Nevertheless, a further implication of the non-gaussianity is that caution should be taken when interpreting the standard errors for the SST estimates described above: whereas for Gaussian-distributed errors one standard error can be used to calculate a 68% confidence interval for an estimate, in our case, a standard error represents an interval encompassing more probable values of the true unknown values of a quantity, thus a more conservative confidence interval. As shown in Fig. 13 for model 5, the 16-th and 84-th percentiles, encompassing 68% of the residual distribution, define an interval narrower than the interval defined by plus or minus one sample standard deviation around the sample mean. Plus or minus one standard deviation actually encompasses approximately 78% of the distribution of the residuals for model 5 (and approximately the same percentage for the other models, not shown). In other words, the standard error for our estimates can be interpreted as being representative of a 78% confidence interval rather than a 68% confidence interval. In contrast, the 2.5-th and 97.5-th percentiles, encompassing 95% of the distribution, define an interval slightly wider but close to the one defined by plus or minus 1.96 sample standard deviation around the sample mean, which encompasses approximately 94% of the distribution of the residuals for model 5 (and approximately the same percentage for the other models, not shown). In conclusion, considering 1.96 standard errors to quantify uncertainty in this case happens to represent an approximate 95% confidence interval, as would be the case if the errors were Gaussian-distributed. Note that for the Level-3 hourly product (Table 1), the uncertainty estimates provided for location and velocity is 95% confidence intervals, whereas for SST estimates the uncertainty estimates are standard error estimates.
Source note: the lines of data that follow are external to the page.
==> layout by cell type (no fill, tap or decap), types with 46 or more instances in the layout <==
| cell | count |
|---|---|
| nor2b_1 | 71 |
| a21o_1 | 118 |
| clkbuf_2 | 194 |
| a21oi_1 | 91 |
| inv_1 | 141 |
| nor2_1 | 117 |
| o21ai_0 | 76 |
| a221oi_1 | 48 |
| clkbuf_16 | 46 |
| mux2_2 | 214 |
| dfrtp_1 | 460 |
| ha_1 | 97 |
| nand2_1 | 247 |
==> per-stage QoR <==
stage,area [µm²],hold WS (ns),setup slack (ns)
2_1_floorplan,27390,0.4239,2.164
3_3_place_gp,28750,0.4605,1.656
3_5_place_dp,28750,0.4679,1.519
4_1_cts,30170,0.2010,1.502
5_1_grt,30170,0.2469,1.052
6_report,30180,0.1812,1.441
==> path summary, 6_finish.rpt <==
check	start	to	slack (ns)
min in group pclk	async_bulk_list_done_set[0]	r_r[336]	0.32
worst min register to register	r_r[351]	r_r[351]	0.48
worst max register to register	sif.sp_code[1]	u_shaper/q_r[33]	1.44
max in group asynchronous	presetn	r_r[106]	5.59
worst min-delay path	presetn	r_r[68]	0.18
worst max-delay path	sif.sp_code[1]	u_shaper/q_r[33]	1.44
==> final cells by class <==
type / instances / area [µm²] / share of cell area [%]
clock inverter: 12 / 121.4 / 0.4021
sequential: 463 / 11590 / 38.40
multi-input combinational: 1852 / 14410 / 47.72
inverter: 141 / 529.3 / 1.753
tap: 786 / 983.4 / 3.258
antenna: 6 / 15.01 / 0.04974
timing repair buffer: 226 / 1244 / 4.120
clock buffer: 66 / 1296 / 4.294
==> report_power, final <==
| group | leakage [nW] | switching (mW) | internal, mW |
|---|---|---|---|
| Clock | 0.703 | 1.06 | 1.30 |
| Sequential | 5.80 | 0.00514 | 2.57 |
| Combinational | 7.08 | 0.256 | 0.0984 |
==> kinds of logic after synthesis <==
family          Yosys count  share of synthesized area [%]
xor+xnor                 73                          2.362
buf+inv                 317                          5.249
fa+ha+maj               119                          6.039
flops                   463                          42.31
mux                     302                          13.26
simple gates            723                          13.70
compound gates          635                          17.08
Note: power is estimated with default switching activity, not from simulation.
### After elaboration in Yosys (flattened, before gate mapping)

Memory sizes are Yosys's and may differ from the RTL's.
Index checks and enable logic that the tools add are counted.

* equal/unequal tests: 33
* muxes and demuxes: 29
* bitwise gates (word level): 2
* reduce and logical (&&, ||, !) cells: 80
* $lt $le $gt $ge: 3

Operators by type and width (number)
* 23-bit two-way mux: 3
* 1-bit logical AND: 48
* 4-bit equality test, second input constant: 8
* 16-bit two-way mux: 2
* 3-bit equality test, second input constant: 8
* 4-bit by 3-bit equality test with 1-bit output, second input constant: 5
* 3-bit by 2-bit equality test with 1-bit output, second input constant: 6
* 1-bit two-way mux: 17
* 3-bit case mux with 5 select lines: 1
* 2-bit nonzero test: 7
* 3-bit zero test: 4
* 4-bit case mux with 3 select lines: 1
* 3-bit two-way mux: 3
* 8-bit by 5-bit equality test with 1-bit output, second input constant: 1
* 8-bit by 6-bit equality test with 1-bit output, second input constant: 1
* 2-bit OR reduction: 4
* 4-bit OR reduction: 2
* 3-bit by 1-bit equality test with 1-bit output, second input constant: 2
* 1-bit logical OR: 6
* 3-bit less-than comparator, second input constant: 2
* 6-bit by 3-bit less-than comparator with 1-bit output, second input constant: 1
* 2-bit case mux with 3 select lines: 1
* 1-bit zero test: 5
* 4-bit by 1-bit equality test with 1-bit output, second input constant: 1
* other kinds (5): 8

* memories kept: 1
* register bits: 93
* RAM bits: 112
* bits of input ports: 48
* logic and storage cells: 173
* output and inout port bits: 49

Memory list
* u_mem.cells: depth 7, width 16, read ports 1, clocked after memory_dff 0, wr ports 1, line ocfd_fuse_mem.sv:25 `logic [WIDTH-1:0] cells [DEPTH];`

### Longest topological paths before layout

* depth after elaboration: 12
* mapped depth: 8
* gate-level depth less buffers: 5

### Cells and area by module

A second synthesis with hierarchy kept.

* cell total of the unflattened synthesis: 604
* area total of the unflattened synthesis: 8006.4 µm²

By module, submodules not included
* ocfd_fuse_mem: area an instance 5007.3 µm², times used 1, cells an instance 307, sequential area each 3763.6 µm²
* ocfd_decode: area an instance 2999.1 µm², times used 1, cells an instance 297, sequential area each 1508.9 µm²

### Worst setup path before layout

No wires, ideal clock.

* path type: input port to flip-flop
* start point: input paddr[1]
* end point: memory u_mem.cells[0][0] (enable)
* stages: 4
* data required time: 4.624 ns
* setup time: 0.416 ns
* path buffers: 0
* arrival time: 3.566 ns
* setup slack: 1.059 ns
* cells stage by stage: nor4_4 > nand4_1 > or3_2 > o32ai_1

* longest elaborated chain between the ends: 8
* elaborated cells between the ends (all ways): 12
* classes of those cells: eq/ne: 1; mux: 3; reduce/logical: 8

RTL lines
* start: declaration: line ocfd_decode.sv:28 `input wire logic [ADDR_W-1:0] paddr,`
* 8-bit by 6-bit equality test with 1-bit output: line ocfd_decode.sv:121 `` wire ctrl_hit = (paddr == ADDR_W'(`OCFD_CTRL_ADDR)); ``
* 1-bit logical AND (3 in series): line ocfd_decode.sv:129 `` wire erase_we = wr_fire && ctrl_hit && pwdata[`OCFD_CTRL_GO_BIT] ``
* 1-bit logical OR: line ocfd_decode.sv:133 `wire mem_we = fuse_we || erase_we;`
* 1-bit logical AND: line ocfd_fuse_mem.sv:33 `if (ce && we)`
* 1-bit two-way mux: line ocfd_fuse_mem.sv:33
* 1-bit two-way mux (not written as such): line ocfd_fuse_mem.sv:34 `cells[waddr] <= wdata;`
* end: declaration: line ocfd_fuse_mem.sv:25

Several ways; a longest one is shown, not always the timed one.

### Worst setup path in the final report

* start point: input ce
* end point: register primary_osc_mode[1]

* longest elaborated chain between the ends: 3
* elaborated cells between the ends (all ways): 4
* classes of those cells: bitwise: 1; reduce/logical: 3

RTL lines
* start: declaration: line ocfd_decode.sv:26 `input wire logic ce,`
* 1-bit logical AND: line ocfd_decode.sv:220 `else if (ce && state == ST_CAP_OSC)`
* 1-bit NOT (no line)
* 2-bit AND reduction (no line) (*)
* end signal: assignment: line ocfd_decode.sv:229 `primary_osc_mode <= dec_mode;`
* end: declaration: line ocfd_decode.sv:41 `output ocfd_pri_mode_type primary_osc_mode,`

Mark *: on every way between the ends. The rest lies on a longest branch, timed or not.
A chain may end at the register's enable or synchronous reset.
Global characteristics of error variance estimates and uncertainty estimates

In Fig. 14, we examine the distribution of error variance estimates from residuals [\({\widehat{\sigma }}_{1}^{2}\), Eq. (25)] not including data points for which the error estimation failed, and the distribution of total error variance estimates incorporating the resolution error variance [\({\widehat{\sigma }}^{2}\), Eq. (28)] for Level-3 estimates. We show the distributions for Level-3 estimates only because the ones for Level-2 estimates are extremely similar. We also report some statistics rounded to the nearest 0.001 in Table 4, which differ by no more than 0.001 °C between Level-2 and Level-3 estimates. Based on the distributions in Fig. 14, we assess that the mode value, or most probable value, of the square root of the error variance estimates from residuals is 0.020 °C for drogued drifters, but is 50% larger at 0.030 °C for undrogued drifters. Over all data, the mode value is 0.026 °C. Further, we assess that the mode value of the square root of the error variance estimates incorporating the resolution error variance is 0.031 °C for drogued drifters and 0.036 °C for undrogued drifters. Over all data, the mode value of the total error variance estimates is 0.033 °C. Median values of each of these variables are typically higher by a few 1/1000-th of a degree (See Table 4): the overall median value of the square root of the total error variance estimates is 0.036 °C. The distribution of the total error variance is however not unimodal (Fig. 14, right) because of the resolution error variance is dominated by a few discrete values (Fig. 6).

Fig. 14
figure 14

Distribution of error variance estimates from residuals [left, \({\widehat{\sigma }}_{1}^{2}\), Eq. (25)] and total error variance estimates incorporating the resolution error [right, \({\widehat{\sigma }}^{2}\), Eq. (28)] for Level-3 data. The histograms of the decimal logarithm of the square root of the estimates are displayed. Mode values at the peak of the distributions and 50-th percentile values are listed in Table 4.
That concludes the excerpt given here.